Look through the records below for the line with "endpoints found under the setup margin,4,6" and the line with "gates resized for setup,3,0", then return those lines and all lines between, exactly.

§ DATA PROVIDED

BEGIN

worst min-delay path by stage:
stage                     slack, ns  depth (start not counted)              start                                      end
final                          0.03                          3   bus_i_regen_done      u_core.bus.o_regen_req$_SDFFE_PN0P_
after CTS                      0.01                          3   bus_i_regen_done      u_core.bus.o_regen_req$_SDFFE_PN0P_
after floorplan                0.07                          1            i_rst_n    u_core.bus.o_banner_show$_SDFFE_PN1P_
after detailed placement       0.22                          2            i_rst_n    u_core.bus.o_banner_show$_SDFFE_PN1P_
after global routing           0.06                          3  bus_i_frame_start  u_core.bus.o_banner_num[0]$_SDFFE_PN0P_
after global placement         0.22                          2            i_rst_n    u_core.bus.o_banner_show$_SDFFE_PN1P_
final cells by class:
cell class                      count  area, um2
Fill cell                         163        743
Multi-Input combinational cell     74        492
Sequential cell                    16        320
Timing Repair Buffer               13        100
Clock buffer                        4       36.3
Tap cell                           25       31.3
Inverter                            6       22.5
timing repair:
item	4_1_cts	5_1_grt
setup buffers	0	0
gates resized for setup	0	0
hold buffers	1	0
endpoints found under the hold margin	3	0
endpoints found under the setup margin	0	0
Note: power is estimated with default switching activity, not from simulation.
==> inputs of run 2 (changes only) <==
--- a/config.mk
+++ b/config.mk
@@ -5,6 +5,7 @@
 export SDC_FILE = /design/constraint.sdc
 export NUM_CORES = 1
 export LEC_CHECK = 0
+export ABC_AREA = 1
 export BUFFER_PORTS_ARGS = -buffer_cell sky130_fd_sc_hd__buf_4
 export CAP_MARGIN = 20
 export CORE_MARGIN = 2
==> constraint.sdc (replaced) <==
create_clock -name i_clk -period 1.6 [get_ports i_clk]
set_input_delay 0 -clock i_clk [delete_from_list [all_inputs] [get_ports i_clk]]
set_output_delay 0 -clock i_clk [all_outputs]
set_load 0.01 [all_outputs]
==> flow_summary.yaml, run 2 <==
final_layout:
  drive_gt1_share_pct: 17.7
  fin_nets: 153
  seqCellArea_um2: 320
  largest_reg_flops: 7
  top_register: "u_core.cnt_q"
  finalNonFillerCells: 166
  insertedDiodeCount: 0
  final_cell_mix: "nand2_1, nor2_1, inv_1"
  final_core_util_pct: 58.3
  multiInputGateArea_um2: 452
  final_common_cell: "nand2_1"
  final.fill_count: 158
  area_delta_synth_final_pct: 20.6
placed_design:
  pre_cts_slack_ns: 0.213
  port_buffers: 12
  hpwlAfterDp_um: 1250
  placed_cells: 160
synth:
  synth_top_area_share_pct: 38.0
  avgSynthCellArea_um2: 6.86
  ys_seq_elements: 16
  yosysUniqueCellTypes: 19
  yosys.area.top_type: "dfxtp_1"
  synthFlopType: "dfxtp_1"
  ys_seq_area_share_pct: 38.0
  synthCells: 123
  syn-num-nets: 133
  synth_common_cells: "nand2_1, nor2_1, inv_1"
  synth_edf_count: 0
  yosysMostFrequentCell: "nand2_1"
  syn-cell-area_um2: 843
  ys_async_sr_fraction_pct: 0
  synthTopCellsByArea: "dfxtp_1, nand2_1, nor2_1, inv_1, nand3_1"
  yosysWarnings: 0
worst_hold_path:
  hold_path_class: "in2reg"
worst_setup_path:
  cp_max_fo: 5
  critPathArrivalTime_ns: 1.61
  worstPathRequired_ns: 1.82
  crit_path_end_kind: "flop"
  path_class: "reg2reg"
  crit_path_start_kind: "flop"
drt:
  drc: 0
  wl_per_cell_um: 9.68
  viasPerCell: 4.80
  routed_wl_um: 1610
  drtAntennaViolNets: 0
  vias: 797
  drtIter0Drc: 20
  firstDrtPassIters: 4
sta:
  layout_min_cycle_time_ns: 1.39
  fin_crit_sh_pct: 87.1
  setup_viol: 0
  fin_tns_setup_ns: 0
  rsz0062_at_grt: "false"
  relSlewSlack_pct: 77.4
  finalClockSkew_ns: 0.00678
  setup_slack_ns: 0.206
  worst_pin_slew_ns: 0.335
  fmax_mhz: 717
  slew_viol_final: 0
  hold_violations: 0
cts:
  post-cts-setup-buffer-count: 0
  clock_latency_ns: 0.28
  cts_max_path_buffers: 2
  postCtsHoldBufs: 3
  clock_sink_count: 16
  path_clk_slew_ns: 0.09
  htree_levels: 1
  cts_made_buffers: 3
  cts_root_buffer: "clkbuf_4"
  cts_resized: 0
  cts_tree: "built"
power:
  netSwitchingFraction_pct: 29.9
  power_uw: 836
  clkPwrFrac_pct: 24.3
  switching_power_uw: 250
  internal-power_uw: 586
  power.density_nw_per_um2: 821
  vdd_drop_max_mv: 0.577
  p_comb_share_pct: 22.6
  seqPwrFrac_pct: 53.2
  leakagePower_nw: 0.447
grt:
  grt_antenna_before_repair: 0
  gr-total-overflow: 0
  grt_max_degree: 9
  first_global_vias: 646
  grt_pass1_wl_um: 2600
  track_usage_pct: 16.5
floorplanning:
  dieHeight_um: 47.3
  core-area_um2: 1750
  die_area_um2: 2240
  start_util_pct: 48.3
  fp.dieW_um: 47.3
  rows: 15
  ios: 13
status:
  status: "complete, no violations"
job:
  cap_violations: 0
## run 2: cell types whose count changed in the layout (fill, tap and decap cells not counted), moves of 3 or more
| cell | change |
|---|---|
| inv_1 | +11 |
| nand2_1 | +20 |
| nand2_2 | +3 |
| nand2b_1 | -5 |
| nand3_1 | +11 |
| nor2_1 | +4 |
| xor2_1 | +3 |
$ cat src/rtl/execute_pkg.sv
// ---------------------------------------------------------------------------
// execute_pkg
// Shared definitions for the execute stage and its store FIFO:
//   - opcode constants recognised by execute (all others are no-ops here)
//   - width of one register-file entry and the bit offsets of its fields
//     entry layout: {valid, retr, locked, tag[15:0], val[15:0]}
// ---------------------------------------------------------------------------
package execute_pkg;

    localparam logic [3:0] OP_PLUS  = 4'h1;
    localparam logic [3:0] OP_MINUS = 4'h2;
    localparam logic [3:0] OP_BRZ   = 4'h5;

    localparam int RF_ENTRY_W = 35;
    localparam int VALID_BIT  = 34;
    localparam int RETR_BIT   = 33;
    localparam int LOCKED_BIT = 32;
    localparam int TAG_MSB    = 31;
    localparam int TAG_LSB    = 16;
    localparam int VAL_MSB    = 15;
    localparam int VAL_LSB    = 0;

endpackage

END
BEGIN

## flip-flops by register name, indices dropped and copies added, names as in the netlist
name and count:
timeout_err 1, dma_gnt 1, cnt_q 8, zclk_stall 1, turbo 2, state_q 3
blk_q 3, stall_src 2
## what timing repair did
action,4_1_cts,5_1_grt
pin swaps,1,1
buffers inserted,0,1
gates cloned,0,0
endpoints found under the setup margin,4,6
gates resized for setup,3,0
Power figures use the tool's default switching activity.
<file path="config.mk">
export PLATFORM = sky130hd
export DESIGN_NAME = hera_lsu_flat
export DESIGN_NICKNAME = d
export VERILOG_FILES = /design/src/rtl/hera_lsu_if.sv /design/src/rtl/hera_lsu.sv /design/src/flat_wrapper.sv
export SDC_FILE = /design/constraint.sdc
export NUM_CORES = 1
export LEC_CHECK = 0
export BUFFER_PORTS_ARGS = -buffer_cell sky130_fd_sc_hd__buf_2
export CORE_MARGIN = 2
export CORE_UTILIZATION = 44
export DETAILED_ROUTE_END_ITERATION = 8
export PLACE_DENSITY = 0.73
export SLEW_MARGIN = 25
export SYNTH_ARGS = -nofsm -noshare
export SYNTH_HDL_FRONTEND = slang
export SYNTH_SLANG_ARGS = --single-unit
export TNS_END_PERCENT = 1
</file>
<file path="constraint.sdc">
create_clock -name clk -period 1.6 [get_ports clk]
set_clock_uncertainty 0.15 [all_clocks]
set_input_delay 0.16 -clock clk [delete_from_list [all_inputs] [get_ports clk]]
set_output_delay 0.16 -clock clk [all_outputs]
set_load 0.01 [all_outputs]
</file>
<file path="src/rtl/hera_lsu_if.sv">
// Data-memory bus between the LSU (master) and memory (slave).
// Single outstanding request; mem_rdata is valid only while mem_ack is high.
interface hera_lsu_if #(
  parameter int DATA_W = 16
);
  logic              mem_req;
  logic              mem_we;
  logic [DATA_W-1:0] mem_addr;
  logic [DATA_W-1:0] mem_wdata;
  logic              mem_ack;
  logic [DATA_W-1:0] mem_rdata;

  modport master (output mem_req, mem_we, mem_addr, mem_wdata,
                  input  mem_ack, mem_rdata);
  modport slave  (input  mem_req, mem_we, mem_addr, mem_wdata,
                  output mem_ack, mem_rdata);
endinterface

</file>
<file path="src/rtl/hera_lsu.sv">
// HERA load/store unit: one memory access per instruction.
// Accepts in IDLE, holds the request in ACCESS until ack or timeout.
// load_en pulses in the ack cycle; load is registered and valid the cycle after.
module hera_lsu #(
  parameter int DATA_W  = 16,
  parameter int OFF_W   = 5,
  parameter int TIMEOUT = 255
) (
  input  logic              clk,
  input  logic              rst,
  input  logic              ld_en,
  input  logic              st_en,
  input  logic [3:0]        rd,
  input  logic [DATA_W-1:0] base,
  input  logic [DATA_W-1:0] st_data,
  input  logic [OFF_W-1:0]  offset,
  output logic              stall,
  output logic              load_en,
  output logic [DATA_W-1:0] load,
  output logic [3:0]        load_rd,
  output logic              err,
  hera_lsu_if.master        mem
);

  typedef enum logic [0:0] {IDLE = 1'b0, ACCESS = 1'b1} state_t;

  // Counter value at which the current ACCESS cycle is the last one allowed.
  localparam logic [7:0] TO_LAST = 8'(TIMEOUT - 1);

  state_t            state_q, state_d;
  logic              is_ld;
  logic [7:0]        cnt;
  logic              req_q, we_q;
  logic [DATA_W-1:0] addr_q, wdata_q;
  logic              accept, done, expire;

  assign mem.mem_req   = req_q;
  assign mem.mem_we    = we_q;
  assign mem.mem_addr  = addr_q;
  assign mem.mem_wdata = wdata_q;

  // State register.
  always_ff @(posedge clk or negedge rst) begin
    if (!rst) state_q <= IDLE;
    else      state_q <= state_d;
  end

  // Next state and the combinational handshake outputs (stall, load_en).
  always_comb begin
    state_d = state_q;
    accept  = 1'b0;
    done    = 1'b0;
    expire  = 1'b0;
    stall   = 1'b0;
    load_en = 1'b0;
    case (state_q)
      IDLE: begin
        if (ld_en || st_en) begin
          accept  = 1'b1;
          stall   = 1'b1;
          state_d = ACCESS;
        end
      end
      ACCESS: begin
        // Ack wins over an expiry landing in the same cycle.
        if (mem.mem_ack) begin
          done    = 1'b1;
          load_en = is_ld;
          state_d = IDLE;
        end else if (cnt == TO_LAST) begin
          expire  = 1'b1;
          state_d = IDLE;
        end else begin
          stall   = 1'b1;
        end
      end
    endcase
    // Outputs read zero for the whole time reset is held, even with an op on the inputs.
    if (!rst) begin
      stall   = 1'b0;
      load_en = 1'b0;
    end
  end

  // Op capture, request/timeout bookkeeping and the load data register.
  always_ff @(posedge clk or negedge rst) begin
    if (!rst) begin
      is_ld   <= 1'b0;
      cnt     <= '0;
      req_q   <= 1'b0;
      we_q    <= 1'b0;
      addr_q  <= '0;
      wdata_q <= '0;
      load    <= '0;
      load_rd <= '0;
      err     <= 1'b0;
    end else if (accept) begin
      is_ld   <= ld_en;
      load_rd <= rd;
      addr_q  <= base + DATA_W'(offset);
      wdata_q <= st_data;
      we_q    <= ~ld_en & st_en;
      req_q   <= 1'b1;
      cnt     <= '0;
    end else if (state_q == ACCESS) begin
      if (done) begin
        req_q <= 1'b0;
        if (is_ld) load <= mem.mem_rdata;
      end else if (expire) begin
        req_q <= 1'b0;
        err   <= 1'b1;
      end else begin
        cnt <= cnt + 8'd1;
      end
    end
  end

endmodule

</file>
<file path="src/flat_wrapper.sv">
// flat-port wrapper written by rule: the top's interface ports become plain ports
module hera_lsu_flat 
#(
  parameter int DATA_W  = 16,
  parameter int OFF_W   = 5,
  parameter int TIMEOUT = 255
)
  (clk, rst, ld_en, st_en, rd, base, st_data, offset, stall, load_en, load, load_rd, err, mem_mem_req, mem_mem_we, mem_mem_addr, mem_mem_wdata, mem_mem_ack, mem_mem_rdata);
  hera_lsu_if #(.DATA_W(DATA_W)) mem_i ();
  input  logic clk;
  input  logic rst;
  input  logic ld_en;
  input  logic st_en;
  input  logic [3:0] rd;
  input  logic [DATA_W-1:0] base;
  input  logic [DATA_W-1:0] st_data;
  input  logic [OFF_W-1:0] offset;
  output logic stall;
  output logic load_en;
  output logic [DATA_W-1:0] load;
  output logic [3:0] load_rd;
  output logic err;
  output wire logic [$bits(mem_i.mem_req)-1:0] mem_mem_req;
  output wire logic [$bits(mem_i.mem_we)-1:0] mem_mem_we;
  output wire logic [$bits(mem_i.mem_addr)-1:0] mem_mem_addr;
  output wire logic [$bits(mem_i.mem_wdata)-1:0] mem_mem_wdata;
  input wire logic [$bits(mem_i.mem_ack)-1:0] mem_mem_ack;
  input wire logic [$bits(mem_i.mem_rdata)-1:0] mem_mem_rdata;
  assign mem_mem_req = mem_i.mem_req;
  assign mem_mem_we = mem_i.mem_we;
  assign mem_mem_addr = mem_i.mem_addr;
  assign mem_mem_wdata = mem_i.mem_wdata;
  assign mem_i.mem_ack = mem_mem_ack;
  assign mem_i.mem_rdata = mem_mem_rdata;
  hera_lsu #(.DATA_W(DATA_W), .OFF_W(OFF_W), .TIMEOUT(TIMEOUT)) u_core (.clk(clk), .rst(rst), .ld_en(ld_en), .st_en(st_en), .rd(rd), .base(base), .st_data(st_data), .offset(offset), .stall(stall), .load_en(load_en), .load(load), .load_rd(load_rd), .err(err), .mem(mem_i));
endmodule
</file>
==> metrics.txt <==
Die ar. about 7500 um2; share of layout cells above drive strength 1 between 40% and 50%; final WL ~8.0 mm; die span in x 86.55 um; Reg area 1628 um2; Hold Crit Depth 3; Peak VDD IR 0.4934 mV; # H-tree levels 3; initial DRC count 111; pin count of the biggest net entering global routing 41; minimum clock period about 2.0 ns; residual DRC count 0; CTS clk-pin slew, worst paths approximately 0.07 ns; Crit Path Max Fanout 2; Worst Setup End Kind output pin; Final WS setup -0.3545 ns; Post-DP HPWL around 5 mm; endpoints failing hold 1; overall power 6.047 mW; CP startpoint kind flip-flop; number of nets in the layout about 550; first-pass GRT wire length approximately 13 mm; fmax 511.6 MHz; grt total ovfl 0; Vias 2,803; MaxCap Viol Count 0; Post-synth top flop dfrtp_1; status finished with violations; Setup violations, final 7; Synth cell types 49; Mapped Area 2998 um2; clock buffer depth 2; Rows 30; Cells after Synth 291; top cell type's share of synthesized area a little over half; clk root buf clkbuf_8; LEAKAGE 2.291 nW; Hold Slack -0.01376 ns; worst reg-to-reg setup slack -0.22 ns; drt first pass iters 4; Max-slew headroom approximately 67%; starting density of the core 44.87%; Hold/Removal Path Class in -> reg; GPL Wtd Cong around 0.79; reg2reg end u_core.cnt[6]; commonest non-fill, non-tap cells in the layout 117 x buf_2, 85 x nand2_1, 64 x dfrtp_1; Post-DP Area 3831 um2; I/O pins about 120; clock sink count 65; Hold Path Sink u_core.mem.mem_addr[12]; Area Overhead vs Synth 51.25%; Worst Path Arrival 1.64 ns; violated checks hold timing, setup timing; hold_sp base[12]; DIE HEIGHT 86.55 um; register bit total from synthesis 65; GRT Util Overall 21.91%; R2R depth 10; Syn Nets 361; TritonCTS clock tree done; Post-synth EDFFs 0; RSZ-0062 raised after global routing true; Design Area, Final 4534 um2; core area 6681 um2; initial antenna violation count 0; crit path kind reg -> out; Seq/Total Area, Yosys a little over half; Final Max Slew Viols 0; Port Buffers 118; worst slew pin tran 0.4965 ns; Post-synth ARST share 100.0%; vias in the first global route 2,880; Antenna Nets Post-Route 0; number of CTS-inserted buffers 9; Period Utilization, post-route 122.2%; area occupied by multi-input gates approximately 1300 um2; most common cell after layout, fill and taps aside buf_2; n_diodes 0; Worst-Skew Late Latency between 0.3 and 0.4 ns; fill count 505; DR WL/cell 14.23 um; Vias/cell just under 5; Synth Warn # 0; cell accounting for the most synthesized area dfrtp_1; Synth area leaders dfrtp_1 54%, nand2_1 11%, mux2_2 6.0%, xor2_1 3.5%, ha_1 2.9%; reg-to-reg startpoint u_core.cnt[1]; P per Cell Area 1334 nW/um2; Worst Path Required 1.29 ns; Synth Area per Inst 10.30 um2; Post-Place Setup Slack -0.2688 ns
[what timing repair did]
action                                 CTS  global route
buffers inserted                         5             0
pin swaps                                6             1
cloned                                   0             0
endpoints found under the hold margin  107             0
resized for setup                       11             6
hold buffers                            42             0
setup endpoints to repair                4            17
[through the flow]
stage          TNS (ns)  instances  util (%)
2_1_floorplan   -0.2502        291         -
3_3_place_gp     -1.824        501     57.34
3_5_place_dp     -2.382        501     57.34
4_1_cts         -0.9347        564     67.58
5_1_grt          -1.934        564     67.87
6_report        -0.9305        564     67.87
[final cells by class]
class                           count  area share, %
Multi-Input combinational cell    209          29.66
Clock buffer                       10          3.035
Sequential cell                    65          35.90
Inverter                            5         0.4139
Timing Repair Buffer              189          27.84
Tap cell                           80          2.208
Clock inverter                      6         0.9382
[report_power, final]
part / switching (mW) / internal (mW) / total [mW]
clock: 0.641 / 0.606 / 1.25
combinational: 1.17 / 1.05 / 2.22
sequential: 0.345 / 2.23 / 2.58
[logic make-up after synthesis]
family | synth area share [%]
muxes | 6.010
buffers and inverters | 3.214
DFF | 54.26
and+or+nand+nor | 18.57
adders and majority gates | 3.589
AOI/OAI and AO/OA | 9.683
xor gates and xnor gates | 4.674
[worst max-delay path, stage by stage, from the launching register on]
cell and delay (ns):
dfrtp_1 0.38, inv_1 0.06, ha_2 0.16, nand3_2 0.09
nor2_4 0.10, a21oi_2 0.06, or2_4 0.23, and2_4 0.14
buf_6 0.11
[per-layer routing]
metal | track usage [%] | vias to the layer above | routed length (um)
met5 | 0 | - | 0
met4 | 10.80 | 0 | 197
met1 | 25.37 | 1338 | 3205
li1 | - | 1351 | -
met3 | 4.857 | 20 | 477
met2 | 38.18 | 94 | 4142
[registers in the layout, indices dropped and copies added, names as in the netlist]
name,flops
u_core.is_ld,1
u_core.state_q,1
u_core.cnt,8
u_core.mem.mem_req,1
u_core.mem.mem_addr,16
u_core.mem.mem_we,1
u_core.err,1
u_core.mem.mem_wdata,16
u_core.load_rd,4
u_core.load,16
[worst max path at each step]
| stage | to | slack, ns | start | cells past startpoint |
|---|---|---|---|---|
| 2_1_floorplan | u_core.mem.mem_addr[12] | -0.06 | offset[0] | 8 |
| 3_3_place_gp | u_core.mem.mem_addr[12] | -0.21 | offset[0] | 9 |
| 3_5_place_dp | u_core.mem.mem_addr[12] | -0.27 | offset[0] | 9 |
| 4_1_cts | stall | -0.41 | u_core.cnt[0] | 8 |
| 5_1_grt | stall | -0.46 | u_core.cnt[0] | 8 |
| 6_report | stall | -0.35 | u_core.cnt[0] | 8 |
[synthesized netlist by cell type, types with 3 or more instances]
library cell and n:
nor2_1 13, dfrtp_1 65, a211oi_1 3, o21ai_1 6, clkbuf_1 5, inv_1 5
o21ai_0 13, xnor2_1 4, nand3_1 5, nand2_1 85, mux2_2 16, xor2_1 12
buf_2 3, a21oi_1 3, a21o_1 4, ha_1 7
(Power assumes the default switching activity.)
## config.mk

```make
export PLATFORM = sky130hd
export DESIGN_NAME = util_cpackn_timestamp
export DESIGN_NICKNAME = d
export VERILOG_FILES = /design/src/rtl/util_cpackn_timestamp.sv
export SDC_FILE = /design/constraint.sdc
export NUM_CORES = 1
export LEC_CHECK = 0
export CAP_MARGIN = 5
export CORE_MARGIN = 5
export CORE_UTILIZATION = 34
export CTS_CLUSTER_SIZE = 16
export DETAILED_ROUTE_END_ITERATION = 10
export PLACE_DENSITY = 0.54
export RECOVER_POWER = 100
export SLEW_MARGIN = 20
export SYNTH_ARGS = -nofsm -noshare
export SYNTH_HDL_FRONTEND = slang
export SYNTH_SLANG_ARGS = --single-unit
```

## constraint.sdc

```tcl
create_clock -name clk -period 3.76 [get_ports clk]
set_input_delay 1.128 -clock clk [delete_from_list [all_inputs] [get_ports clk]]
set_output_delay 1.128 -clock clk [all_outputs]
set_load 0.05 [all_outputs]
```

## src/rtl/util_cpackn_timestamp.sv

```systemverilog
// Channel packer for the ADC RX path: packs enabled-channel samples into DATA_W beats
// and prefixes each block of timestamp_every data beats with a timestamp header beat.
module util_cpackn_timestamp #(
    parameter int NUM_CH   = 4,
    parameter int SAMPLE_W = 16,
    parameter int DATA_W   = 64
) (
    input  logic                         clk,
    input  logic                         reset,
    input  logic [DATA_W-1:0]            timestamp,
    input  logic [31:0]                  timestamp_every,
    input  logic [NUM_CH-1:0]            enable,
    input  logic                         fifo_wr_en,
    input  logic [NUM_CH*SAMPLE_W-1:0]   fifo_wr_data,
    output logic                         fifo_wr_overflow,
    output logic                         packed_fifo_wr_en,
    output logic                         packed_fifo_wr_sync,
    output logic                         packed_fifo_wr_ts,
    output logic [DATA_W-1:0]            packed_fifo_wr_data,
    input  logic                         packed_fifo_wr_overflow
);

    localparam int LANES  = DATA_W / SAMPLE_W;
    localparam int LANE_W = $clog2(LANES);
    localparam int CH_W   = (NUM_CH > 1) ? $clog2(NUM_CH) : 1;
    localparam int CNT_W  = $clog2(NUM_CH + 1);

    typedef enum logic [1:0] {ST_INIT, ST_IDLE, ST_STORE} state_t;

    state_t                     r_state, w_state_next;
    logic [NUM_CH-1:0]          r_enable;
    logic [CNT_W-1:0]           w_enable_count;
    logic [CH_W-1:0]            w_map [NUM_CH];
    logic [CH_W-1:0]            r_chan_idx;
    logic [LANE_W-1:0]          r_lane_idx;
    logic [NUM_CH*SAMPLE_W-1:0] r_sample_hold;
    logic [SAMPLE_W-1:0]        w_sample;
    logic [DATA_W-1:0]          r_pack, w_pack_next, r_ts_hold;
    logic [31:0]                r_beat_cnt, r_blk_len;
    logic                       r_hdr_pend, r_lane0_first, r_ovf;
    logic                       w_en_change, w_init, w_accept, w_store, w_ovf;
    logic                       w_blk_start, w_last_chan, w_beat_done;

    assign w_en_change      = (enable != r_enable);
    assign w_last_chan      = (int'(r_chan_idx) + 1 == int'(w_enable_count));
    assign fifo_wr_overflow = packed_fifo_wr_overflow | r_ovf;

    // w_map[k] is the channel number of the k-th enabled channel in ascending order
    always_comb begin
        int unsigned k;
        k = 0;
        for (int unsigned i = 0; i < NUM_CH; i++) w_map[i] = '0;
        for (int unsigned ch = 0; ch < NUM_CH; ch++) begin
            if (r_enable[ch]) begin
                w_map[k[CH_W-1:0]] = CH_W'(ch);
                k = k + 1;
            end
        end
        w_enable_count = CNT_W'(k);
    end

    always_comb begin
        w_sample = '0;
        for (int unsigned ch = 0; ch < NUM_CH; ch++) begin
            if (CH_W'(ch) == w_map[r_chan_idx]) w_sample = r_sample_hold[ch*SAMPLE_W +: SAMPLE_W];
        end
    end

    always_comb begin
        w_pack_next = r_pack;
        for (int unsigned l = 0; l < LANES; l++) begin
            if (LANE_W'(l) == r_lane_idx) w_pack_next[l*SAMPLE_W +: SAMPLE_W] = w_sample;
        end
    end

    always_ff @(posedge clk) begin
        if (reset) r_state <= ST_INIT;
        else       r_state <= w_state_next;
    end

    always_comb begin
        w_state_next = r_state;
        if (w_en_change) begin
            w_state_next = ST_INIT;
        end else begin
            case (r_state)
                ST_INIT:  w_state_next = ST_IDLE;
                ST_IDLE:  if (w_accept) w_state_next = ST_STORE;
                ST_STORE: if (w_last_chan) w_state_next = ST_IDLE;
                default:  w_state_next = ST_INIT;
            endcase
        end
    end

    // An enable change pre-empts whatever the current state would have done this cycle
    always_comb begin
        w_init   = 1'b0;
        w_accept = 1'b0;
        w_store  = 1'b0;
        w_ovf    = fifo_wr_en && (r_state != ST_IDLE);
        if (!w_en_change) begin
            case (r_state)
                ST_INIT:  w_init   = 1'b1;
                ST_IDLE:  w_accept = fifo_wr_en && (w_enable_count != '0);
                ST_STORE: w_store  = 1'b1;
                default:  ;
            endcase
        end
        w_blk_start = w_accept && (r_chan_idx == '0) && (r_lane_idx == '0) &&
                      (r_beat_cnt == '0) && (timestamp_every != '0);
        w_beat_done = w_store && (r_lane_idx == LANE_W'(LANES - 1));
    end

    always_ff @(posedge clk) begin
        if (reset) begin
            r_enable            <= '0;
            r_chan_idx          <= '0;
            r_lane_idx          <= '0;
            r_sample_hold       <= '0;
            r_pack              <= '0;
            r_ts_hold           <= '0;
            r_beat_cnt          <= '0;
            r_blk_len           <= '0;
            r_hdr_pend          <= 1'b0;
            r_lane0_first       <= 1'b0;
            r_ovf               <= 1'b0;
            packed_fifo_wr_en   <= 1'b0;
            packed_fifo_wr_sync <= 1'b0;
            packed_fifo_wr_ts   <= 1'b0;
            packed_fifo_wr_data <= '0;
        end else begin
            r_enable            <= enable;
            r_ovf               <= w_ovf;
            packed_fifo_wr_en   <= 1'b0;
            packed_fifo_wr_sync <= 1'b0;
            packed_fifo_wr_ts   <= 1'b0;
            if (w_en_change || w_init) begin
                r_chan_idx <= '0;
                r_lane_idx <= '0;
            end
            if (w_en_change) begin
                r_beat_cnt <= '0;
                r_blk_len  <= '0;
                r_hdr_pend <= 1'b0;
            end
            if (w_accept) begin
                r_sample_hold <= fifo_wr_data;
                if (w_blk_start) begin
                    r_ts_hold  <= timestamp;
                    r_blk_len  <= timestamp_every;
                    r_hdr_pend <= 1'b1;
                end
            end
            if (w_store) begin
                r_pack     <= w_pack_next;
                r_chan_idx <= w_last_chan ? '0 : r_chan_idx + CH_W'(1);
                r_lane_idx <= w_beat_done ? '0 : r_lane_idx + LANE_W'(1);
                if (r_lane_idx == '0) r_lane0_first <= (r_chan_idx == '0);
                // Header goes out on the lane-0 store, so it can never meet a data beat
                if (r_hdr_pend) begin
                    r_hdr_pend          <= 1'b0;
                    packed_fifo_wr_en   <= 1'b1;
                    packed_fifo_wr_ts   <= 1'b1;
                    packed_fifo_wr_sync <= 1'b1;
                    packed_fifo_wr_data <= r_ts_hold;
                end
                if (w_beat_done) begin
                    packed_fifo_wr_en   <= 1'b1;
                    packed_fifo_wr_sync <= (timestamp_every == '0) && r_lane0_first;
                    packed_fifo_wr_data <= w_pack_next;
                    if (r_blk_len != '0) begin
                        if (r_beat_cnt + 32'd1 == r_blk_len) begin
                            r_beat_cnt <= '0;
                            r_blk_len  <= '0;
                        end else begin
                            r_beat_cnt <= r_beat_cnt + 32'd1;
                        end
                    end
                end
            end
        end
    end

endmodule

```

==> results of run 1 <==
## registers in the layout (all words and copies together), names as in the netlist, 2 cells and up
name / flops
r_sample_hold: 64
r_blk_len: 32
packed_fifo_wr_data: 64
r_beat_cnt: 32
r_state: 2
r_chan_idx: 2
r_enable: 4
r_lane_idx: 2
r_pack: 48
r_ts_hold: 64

END

§ ANSWER TO THIS EXERCISE
endpoints found under the setup margin,4,6
gates resized for setup,3,0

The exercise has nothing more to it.